§ Task directions: Starting at the top of the entries below, print each line exactly until the line with "localparam logic [1:0] CMD_ALLOC" has been printed too.

§ Records supplied:
————————

--- src/bta_pkg.sv ---
// shared types, codes and constants of the boundary-tag heap allocator
package bta_pkg;

  localparam int HEAP_BYTES  = 65536;
  localparam int STORE_WORDS = HEAP_BYTES / 4;
  localparam int IDX_W       = $clog2(STORE_WORDS);
  localparam int AW          = 17;
  localparam int CHUNK_W     = 18;

  localparam logic [1:0] CMD_ALLOC   = 2'd0;
  localparam logic [1:0] CMD_RELEASE = 2'd1;
  localparam logic [1:0] CMD_RESIZE  = 2'd2;
  localparam logic [1:0] CMD_REBUILD = 2'd3;

  localparam logic [1:0] ST_OK   = 2'd0;
  localparam logic [1:0] ST_NONE = 2'd1;
  localparam logic [1:0] ST_OOM  = 2'd2;

  localparam logic CFG_LIMIT = 1'b0;
  localparam logic CFG_CHUNK = 1'b1;

  typedef struct packed {
    logic [AW-1:0]      lim;
    logic [CHUNK_W-1:0] chunk;
  } bta_cfg_t;

  typedef enum logic [32:0] {
    S_IDLE   = 33'd1 << 0,
    S_LV_RD  = 33'd1 << 1,
    S_LV_CK  = 33'd1 << 2,
    S_REL_A  = 33'd1 << 3,
    S_REL_B  = 33'd1 << 4,
    S_CO_A   = 33'd1 << 5,
    S_CO_B   = 33'd1 << 6,
    S_CO_C   = 33'd1 << 7,
    S_CO_D   = 33'd1 << 8,
    S_CO_E   = 33'd1 << 9,
    S_CO_F   = 33'd1 << 10,
    S_TG_H   = 33'd1 << 11,
    S_TG_F   = 33'd1 << 12,
    S_TK_RD  = 33'd1 << 13,
    S_TK_CK  = 33'd1 << 14,
    S_GR_CHK = 33'd1 << 15,
    S_GR_EPI = 33'd1 << 16,
    S_GR_END = 33'd1 << 17,
    S_CV_RD  = 33'd1 << 18,
    S_CV_CK  = 33'd1 << 19,
    S_CV_T2  = 33'd1 << 20,
    S_AL_END = 33'd1 << 21,
    S_RS_A   = 33'd1 << 22,
    S_RS_B   = 33'd1 << 23,
    S_RS_C   = 33'd1 << 24,
    S_RS_W   = 33'd1 << 25,
    S_RS_T   = 33'd1 << 26,
    S_RB0    = 33'd1 << 27,
    S_RB1    = 33'd1 << 28,
    S_RB2    = 33'd1 << 29,
    S_RB3    = 33'd1 << 30,
    S_RB4    = 33'd1 << 31,
    S_DONE   = 33'd1 << 32
  } bta_state_t;

endpackage

--- src/bta_cfg.sv ---
// configuration registers with the effective break limit and rounded growth chunk
module bta_cfg
  import bta_pkg::*;
(
  input  logic        clk,
  input  logic        rst_n,
  input  logic        cfg_valid,
  output logic        cfg_ready,
  input  logic        cfg_index,
  input  logic [16:0] cfg_data,
  output bta_cfg_t    cfg_o
);

  logic [16:0] limit_r;
  logic [16:0] chunk_r;

  assign cfg_ready = 1'b1;

  always_ff @(posedge clk) begin
    if (!rst_n) begin
      limit_r <= 17'(HEAP_BYTES);
      chunk_r <= 17'd4096;
    end else if (cfg_valid) begin
      case (cfg_index)
        CFG_LIMIT: limit_r <= cfg_data;
        CFG_CHUNK: chunk_r <= cfg_data;
        default: ;
      endcase
    end
  end

  always_comb begin
    cfg_o.lim   = (limit_r > 17'(HEAP_BYTES)) ? 17'(HEAP_BYTES) : limit_r;
    cfg_o.chunk = (18'(chunk_r) + 18'd7) & ~18'd7;
  end

endmodule

--- config.mk ---
export PLATFORM = sky130hd
export DESIGN_NAME = bta_cfg
export DESIGN_NICKNAME = d
export VERILOG_FILES = /design/src/bta_pkg.sv /design/src/bta_cfg.sv
export SDC_FILE = /design/constraint.sdc
export NUM_CORES = 1
export LEC_CHECK = 0
export ABC_AREA = 1
export BUFFER_PORTS_ARGS = -buffer_cell sky130_fd_sc_hd__buf_2
export CORE_MARGIN = 2
export CORE_UTILIZATION = 44
export CTS_CLUSTER_SIZE = 28
export DETAILED_ROUTE_END_ITERATION = 10
export PLACE_DENSITY = 0.74
export SKIP_LAST_GASP = 1
export SLEW_MARGIN = 10
export SYNTH_ARGS = -nofsm -noshare
export SYNTH_HDL_FRONTEND = slang
export SYNTH_SLANG_ARGS = --single-unit
--- constraint.sdc ---
create_clock -name clk -period 1.25 [get_ports clk]
set_input_delay 0.0625 -clock clk [delete_from_list [all_inputs] [get_ports clk]]
set_output_delay 0.0625 -clock clk [all_outputs]
set_load 0.01 [all_outputs]
# Word level (Yosys, flattened, before mapping)
# Index checks and enable logic that the tools add are counted.
dict set report word_totals {
  memories 0
  ramBits 0
  latch_bits 0
  ff_bits 34
  wordCells 8
  rom_bits 0
  out_inout_bits 36
  inputBits 21
}
dict set report classes {
  n_lt_le_gt_ge 1
  bitwise_logic 1
  n_div 0
  n_eq_ne 0
  shift 0
  n_mux 1
  n_mul 0
  addsub 1
  reduce_logical 2
}
# op n
set ops {}
lappend ops {{17-bit by 3-bit adder with 18-bit output (second input constant)} 1}
lappend ops {{17-bit greater-than comparator (second input constant)} 1}
lappend ops {{17-bit two-way mux} 1}
lappend ops {{2-bit AND reduction} 2}
lappend ops {{1-bit inverter} 1}

# Depth between registers and ports, before layout
# Gate-level depths: netlist of the first run.
dict set report logic_depth {
  word_depth 2
  ltp_mapped 7
  mapped_depth_nobuf 7
}

# Worst setup path after synthesis of the first run
# OpenSTA, ideal clock, no wires.
dict set report synth_path {
  path_type {register -> output}
  start {register limit_r[14]}
  end {output port cfg_o[24] in the netlist's numbering}
  stages_incl_launch_ff 7
  setup_slack_ns 0.185
  t_required_ns 1.188
  arrival_ns 1.003
  n_path_buf 1
  cell_sequence {dfxtp_1 -> nor2_1 -> nand2_1 -> nor2_1 -> nand2_1 -> buf_6 -> a21boi_1}
}
# item line_no
set synth_lines {}
lappend synth_lines {{start, declared} bta_cfg.sv:14} ;# logic [16:0] limit_r;
lappend synth_lines {{start signal, assigned} bta_cfg.sv:21} ;# limit_r <= 17'(HEAP_BYTES);
lappend synth_lines {{start signal, assigned} bta_cfg.sv:25} ;# CFG_LIMIT: limit_r <= cfg_data;
lappend synth_lines {{end, declared} bta_cfg.sv:11} ;# output bta_cfg_t cfg_o

==> results.sh, run 1 <==
export IMPL_initial_core_util_pct=45.0
export IMPL_std_cell_rows=23
export IMPL_drv_cap=0
export IMPL_cp_arrival_ns=1.44
export IMPL_die_w_um=67.5
export IMPL_dp_hpwl_um=3140
export IMPL_finish_utilization_pct=65.9
export IMPL_ir_worst_vdd_uv=742
export IMPL_syn_area_mm2=0.00178
export IMPL_clk_latency_ns=0.28
export IMPL_drive_above_1_share_pct=47.6
export IMPL_cp_max_fo=4
export IMPL_outcome="finished with violations"
export IMPL_ys_ff_latch=34
export IMPL_grt_overflow=0
export IMPL_cts_root_buffer="clkbuf_8"
export IMPL_period_share_pct=121
export IMPL_layout_nets=354
export IMPL_p_per_area_mw_per_mm2=1000
export IMPL_antenna_found_initial=0
export IMPL_dieArea_mm2=0.00456
export IMPL_firstDrtPassIters=4
export IMPL_grt_max_degree=35
export IMPL_setup_viol=31
export IMPL_async_reset_ff_share_pct=0
export IMPL_routedWlPerCell_um=12.4
export IMPL_postRouteAntennaNets=0
export IMPL_dr_total_vias=1885
export IMPL_cp_end_kind="output port"
export IMPL_clkTransAtPathRegs_ns=0.07
export IMPL_grt_pass1_wl_um=7220
export IMPL_start_kind="register"
export IMPL_fp_dieH_um=67.5
export IMPL_port_buffer_count=52
export IMPL_design_core_area_mm2=0.00394
export IMPL_place_congestion=0.797
export IMPL_drc=0
export IMPL_slew_viol_final=0
export IMPL_final_hold_violation_count=0
export IMPL_clock_path_buffers=2
export IMPL_synth_warnings=0
export IMPL_hold_class="in -> reg"
export IMPL_cts_tree="yes"
export IMPL_num_io_pins=57
export IMPL_grtUsageTotal_pct=20.9
export IMPL_clock_sinks=34
export IMPL_violations="setup timing"
export IMPL_vias_per_cell=4.91
export IMPL_area_growth_pct=46.4
export IMPL_yosysSeqAreaShare_pct=38.3
export IMPL_synthFlopType="dfxtp_1"
export IMPL_leakagePower_uw=0.00121
export IMPL_required_ns=1.19
export IMPL_post_route_min_period_ns=1.51
export IMPL_fin_worst_skew_ns=0
export IMPL_numCtsBuffers=5
export IMPL_drt_initial_drc_count=62
export IMPL_wirelength_um=4740
export IMPL_grt_pass1_vias=1607
export IMPL_criticalPathCategory="reg -> out"
export IMPL_rsz0062_at_grt="yes"
export IMPL_syn_inst=265
export IMPL_synth_avg_cell_area_um2=6.70
export IMPL_fin_setup_tns_ns=-5.15
export IMPL_layout_setup_ws_ns=-0.257
export IMPL_h_tree_depth=2
export IMPL_synth_edf_count=0
export IMPL_diodes=0
export IMPL_ys_types=28
export IMPL_fmax_mhz=663
through the flow:
stage | cell area [µm²] | hold WS (ns) | setup slack [ns] | power [µW] | std cells
2_1_floorplan | 1780 | 0.189 | 0.185 | 1500 | 267
3_3_place_gp | 2080 | 0.299 | -0.0251 | 1650 | 362
3_5_place_dp | 2080 | 0.295 | -0.0303 | 1650 | 362
4_1_cts | 2390 | 0.00712 | -0.235 | 2550 | 379
5_1_grt | 2600 | 0.0121 | -0.333 | 2740 | 384
6_report | 2600 | 0.0131 | -0.257 | 2600 | 384
critical path, cell delays in order (launching register included):
cell	delay, ns
dfxtp_2	0.34
nor2_2	0.10
nand2_1	0.05
nor2_1	0.12
nand2_2	0.10
buf_6	0.14
a21boi_2	0.16
buf_2	0.15
power by group:
group	switching, µW	internal, µW
clock	386	442
combinational	295	240
sequential	79.1	1160
cell usage after synthesis (2+ instances only):
master	count	share of area [%]
a21oi_1	6	1.7
buf_2	2	0.56
inv_1	12	2.5
buf_4	4	1.7
nor2_4	2	1.3
nand2_2	3	1.1
nand3b_1	2	0.85
clkbuf_1	7	1.5
nor2_1	74	16
dfxtp_1	34	38
o21ai_0	36	10
a21boi_0	6	2.5
nand3_1	7	2.0
nand2_1	43	9.1
inv_2	2	0.42
a21boi_1	10	4.2
xnor2_1	3	1.5
conb_1	2	0.42
cells in the final DEF, fill, tap and decap left out, types with 2 or more instances in the layout:
cell	count
buf_4	13
buf_2	51
nand3_4	2
nand3_1	2
conb_1	4
nand2_4	6
nand2_1	33
buf_6	9
nor2_1	63
a21oi_1	6
nand3b_1	2
xnor2_2	2
nor2_2	7
inv_2	4
clkbuf_8	6
dfxtp_1	13
a21boi_1	3
o21ai_0	32
a21boi_2	13
nand2_2	7
dfxtp_2	14
inv_1	9
o21ai_2	3
nor2_4	7
dfxtp_4	7
nand3_2	3
what timing repair did:
action | CTS | global route
endpoints found under the hold margin | 1 | 0
cloned | 0 | 1
endpoints found under the setup margin | 30 | 31
setup buffers | 8 | 4
pin swaps | 13 | 21
hold buffers | 1 | 0
resized for setup | 57 | 54
sequential cells by signal, summed over array words and instances, names as in the netlist:
name / flops
chunk_r: 17
limit_r: 17
cell type report:
class	count	area (µm²)
Tap cell	50	62.6
Clock buffer	6	82.6
Fill cell	340	1340
Timing Repair Buffer	74	464
Multi-Input combinational cell	204	1200
Inverter	14	55.1
Sequential cell	34	724
Clock inverter	2	12.5
path summary, 6_finish.rpt:
| check | startpoint | end | slack [ns] | cells past startpoint |
|---|---|---|---|---|
| setup / recovery | limit_r[9] | cfg_o[23] | -0.26 | 7 |
| hold / removal | cfg_data[14] | limit_r[14] | 0.01 | 3 |
| setup reg to reg | chunk_r[3] | chunk_r[3] | 0.34 | 4 |
| hold reg to reg | chunk_r[14] | chunk_r[14] | 0.50 | 2 |
metal layers:
metal | track usage, % | share of wire [%]
met4 | 6.89 | 2.1
met3 | 4.33 | 5.4
met5 | 0 | 0
met2 | 36.0 | 48
met1 | 26.0 | 45
logic make-up after synthesis:
| group | Yosys count | synth area share [%] |
|---|---|---|
| xor+xnor | 4 | 1.97 |
| compound gates | 60 | 19.5 |
| flops | 34 | 38.3 |
| buf+inv | 29 | 7.61 |
| other cells | 2 | 0.423 |
| simple gates | 136 | 32.2 |
(Power assumes the default switching activity.)
==> run 2: changes to the inputs <==
- clock period: 1.25 -> 1.55 ns (I/O delays scaled with it)
==> run 2 against run 1 <==
  * Utilization is 8.6 points lower
  * Die area stayed put
  * First-iteration DRC count is 65% higher
  * The flow now finishes without violations
  * Final area is 13% lower
  * Cell count is 4.2% lower
  * Clock power is 21% lower
  * Power is 23% lower
  * Largest power group unchanged
  * Critical path depth is 1 lower
  * Global-route usage is 1.8 points lower
  * Non-clock buffer count is 17 lower
  * Sequential cell count stayed put
  * Routed wire length is 12% lower
==> results.sh, run 2 (same netlist as run 1, synthesis figures left out) <==
export IMPL_std_cell_rows=23
export IMPL_required_ns=1.47
export IMPL_min_from="cfg_data[1]"
export IMPL_grt_max_degree=35
export IMPL_drv_cap=0
export IMPL_setup_viol=0
export IMPL_dr_total_vias=1765
export IMPL_dieArea_mm2=0.00456
export IMPL_placedCellCount=355
export IMPL_r2r_end="limit_r[16]"
export IMPL_h_tree_depth=2
export IMPL_worstPathCellList="nor2_1 > nand2_1 > nor2_4 > nand2_4 > a21boi_1 > buf_2"
export IMPL_drc=0
export IMPL_postCtsHoldBufs=0
export IMPL_grtUsageTotal_pct=19.1
export IMPL_max_stage_delay_ns=0.33
export IMPL_critPathSlowestCell="dfxtp_1"
export IMPL_slew_viol_final=0
export IMPL_fillers=381
export IMPL_final_common_cell="nor2_1"
export IMPL_grt_overflow=0
export IMPL_dp_slack_ns=0.0914
export IMPL_criticalPathCategory="reg -> out"
export IMPL_seq_area_um2=703
export IMPL_final_hold_violation_count=0
export IMPL_wirelength_um=4160
export IMPL_clk_latency_ns=0.28
export IMPL_grt_pass1_wl_um=6620
export IMPL_cp_max_fo=8
export IMPL_design_core_area_mm2=0.00394
export IMPL_antenna_found_initial=0
export IMPL_fp_dieH_um=67.5
export IMPL_rsz0062_at_grt="yes"
export IMPL_total_power_uw=2010
export IMPL_fin_setup_tns_ns=0
export IMPL_outcome="completed"
export IMPL_ir_worst_vdd_uv=567
export IMPL_place_congestion=0.815
export IMPL_vias_per_cell=4.80
export IMPL_routedWlPerCell_um=11.3
export IMPL_cp_end_kind="output port"
export IMPL_firstDrtPassIters=4
export IMPL_regToRegStartpoint="limit_r[16]"
export IMPL_leakagePower_uw=0.00106
export IMPL_period_share_pct=98.3
export IMPL_layout_nets=338
export IMPL_top_regs="chunk_r: 17 flops, limit_r: 17 flops"
export IMPL_dp_hpwl_um=2980
export IMPL_numCtsBuffers=5
export IMPL_diodes=0
export IMPL_ff2ff_setup_slack_ns=0.70
export IMPL_fmax_mhz=657
export IMPL_drt_initial_drc_count=102
export IMPL_initial_core_util_pct=45.0
export IMPL_crit_buf_inv=1
export IMPL_port_buffer_count=52
export IMPL_grt_pass1_vias=1555
export IMPL_layout_setup_ws_ns=0.0271
export IMPL_rr_worst_depth=2
export IMPL_clock_sinks=34
export IMPL_finalNonFillerCells=368
export IMPL_final_cell_mix="nor2_1 (68), buf_2 (52), nand2_1 (40)"
export IMPL_cp_arrival_ns=1.45
export IMPL_cts_root_buffer="clkbuf_8"
export IMPL_num_io_pins=57
export IMPL_hold_depth=3
export IMPL_clock_path_buffers=2
export IMPL_hold_class="in -> reg"
export IMPL_die_w_um=67.5
export IMPL_fin_worst_skew_ns=0
export IMPL_drive_above_1_share_pct=34.0
export IMPL_post_route_min_period_ns=1.52
export IMPL_p_per_area_mw_per_mm2=890
export IMPL_clkTransAtPathRegs_ns=0.06
export IMPL_holdWs_ns=0.0313
export IMPL_postRouteAntennaNets=0
export IMPL_area_growth_pct=27.4
export IMPL_startpoint="limit_r[6]"
export IMPL_multi_input_area_mm2=0.00105
export IMPL_cts_tree="yes"
export IMPL_start_kind="register"
export IMPL_path_delay_family="simple AND/OR/NAND/NOR gates"
export IMPL_hold_end="limit_r[1]"
run 2: cell types whose count changed in the layout (fill, tap and decap cells not counted), sizes merged:
cell,previous run,this run
dlygate4sd3,1,0
clkinvlp,1,0
buf,73,57
clkbuf,6,7
nand2,46,47
run 2: metal layers:
layer | vias to the layer above | global-route usage, % | routed length [µm] | share of wire, %
met4 | 0 | 8.42 | 76 | 1.8
li1 | 944 | - | - | -
met1 | 763 | 23.7 | 2020 | 49
met2 | 50 | 32.2 | 1880 | 45
met5 | - | 0 | 0 | 0
met3 | 8 | 3.50 | 184 | 4.4
run 2: final cells by class:
| cell class | instances | area share, % |
|---|---|---|
| multi-input cells | 205 | 46.6 |
| clock inverters | 1 | 0.221 |
| clock buffers | 7 | 3.82 |
| inverters | 14 | 2.32 |
| well taps | 50 | 2.77 |
| repair buffers | 57 | 13.2 |
| flip-flops and latches | 34 | 31.1 |
run 2: power breakdown:
group | leakage, µW | internal [µW] | switching (µW)
clock network | 0.0000482 | 358 | 301
registers | 0.000286 | 937 | 64.2
logic | 0.000730 | 143 | 211
run 2: worst max-delay path by stage:
stage               slack [ns]  cells after the start        end
finish                    0.03                      6  cfg_o[23]
global route             -0.09                      6  cfg_o[23]
CTS                      0.003                      6  cfg_o[23]
detailed placement        0.09                      6  cfg_o[22]
global placement          0.11                      6  cfg_o[22]
floorplan                 0.47                      6  cfg_o[24]
run 2: what timing repair did:
item,CTS,global route
pin swaps,1,11
hold endpoints to repair,0,0
cloned,0,1
setup endpoints to repair,17,26
buffers inserted,0,4
gates resized for setup,5,41
run 2: metrics by stage:
stage / area, µm² / utilization, %
after global placement: 2030 / 51.5
final: 2260 / 57.4
after detailed placement: 2030 / 51.5
after floorplan: 1780 / -
after CTS: 2130 / 54.1
after global routing: 2260 / 57.4
run 2: worst min-delay path, stage by stage:
cell and delay (ns):
buf_2 0.08, nor2_1 0.04, nor2_1 0.08
==> run 3: changes to the inputs <==
- PLACE_DENSITY: 0.74 -> 0.79
==> run 3 against run 2 <==
  * Worst setup slack better by 0.0092 ns
  * Register-to-register slack better by 0.05 ns
  * Count of clock-buffer cells in the layout is 1 lower
  * First-iteration DRC count decreased by 58%
  * Utilization up 0.32 points
  * Die area is the same
  * Sequential cell count did not move
==> results.sh, run 3 (same netlist as run 1, synthesis figures left out) <==
export IMPL_fin_worst_skew_ns=0
export IMPL_num_io_pins=57
export IMPL_drive_above_1_share_pct=32.9
export IMPL_setup_viol=0
export IMPL_placed_area_mm2=0.00203
export IMPL_path_delay_family="simple AND/OR/NAND/NOR gates"
export IMPL_cp_end_kind="output port"
export IMPL_p_per_area_mw_per_mm2=899
export IMPL_dp_hpwl_um=2900
export IMPL_period_share_pct=97.7
export IMPL_diodes=0
export IMPL_design_core_area_mm2=0.00394
export IMPL_final_hold_violation_count=0
export IMPL_top_regs="chunk_r: 17 flops, limit_r: 17 flops"
export IMPL_fmax_mhz=661
export IMPL_antenna_found_initial=0
export IMPL_hold_class="in -> reg"
export IMPL_wirelength_um=4210
export IMPL_cp_max_fo=8
export IMPL_start_kind="register"
export IMPL_clock_sinks=34
export IMPL_fillers=352
export IMPL_dr_total_vias=1797
export IMPL_numCtsBuffers=5
export IMPL_firstDrtPassIters=4
export IMPL_total_power_uw=2040
export IMPL_grt_pass1_vias=1555
export IMPL_fp_dieH_um=67.5
export IMPL_grt_max_degree=35
export IMPL_required_ns=1.47
export IMPL_cts_tree="yes"
export IMPL_layout_setup_ws_ns=0.0363
export IMPL_cp_arrival_ns=1.44
export IMPL_criticalPathCategory="reg -> out"
export IMPL_die_w_um=67.5
export IMPL_final_cell_mix="nor2_1 (70), buf_2 (51), nand2_1 (39)"
export IMPL_ir_worst_vdd_uv=643
export IMPL_clkTransAtPathRegs_ns=0.07
export IMPL_slew_viol_final=0
export IMPL_final_cell_area_mm2=0.00227
export IMPL_drt_initial_drc_count=43
export IMPL_dieArea_mm2=0.00456
export IMPL_grtUsageTotal_pct=19.8
export IMPL_max_stage_delay_ns=0.33
export IMPL_leakagePower_uw=0.00107
export IMPL_cts_root_buffer="clkbuf_8"
export IMPL_postRouteAntennaNets=0
export IMPL_grt_pass1_wl_um=6890
export IMPL_holdWs_ns=0.0178
export IMPL_rsz0062_at_grt="yes"
export IMPL_routedWlPerCell_um=11.4
export IMPL_worstPathCellList="nor2_1 > nand2_1 > nor2_4 > nand2_4 > a21boi_2 > buf_2"
export IMPL_layout_nets=339
export IMPL_outcome="completed"
export IMPL_initial_core_util_pct=45.0
export IMPL_critPathSlowestCell="dfxtp_1"
export IMPL_post_route_min_period_ns=1.51
export IMPL_h_tree_depth=2
export IMPL_area_growth_pct=28.1
export IMPL_clock_path_buffers=2
export IMPL_crit_buf_inv=1
export IMPL_port_buffer_count=52
export IMPL_dp_slack_ns=0.141
export IMPL_vias_per_cell=4.87
export IMPL_finish_utilization_pct=57.7
export IMPL_final_common_cell="nor2_1"
export IMPL_drv_cap=0
export IMPL_drc=0
export IMPL_clk_latency_ns=0.29
export IMPL_grt_overflow=0
export IMPL_place_congestion=0.851
export IMPL_std_cell_rows=23
==> run 3: area by class of cell <==
cell class | instances | area (µm²) | area share [%]
multi-input cells | 205 | 1050 | 46.1
flip-flops and latches | 34 | 704 | 31.0
repair buffers | 58 | 312 | 13.7
clock buffers | 6 | 82.6 | 3.63
well taps | 50 | 62.6 | 2.75
inverters | 14 | 52.6 | 2.31
clock inverters | 2 | 12.5 | 0.550
==> run 3: what timing repair did <==
| action | 4_1_cts | 5_1_grt |
|---|---|---|
| resized for setup | 8 | 39 |
| gates cloned | 1 | 0 |
| pin swaps | 1 | 12 |
| endpoints found under the setup margin | 18 | 25 |
| hold buffers | 0 | 0 |
| buffers inserted | 0 | 5 |
==> run 3: worst min-delay path, cell delays in order <==
cell	delay (ns)
buf_2	0.08
nand2_1	0.05
nand3_1	0.07
==> run 3: final timing paths <==
check	from	endpoint	slack (ns)	cells past startpoint
hold / removal	cfg_data[16]	limit_r[16]	0.02	3
setup / recovery	limit_r[2]	cfg_o[28]	0.04	6
hold reg to reg	chunk_r[2]	chunk_r[2]	0.48	2
setup reg to reg	limit_r[16]	limit_r[16]	0.75	2
==> run 3: per-layer routing <==
| layer | share of wire, % | global-route usage [%] |
|---|---|---|
| met2 | 46 | 30.9 |
| met3 | 6.4 | 5.17 |
| met4 | 1.8 | 8.42 |
| met1 | 46 | 25.8 |
| met5 | 0 | 0 |
==> run 3: report_power, final <==
| part | internal [µW] | leakage (µW) | switching (µW) | total, µW |
|---|---|---|---|---|
| Sequential | 935 | 0.000286 | 64.6 | 1000 |
| Combinational | 150 | 0.000740 | 212 | 362 |
| Clock | 357 | 0.0000472 | 326 | 683 |
| Total | 1440 | 0.00107 | 602 | 2040 |
==> run 3: per-stage QoR <==
step | std cells | TNS, ns
finish | 369 | 0
global route | 369 | -0.446
CTS | 364 | -0.00724
detailed placement | 355 | 0
global placement | 355 | 0
floorplan | 267 | 0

————————

§ Output for this task:
--- src/bta_pkg.sv ---
// shared types, codes and constants of the boundary-tag heap allocator
package bta_pkg;

  localparam int HEAP_BYTES  = 65536;
  localparam int STORE_WORDS = HEAP_BYTES / 4;
  localparam int IDX_W       = $clog2(STORE_WORDS);
  localparam int AW          = 17;
  localparam int CHUNK_W     = 18;

  localparam logic [1:0] CMD_ALLOC   = 2'd0;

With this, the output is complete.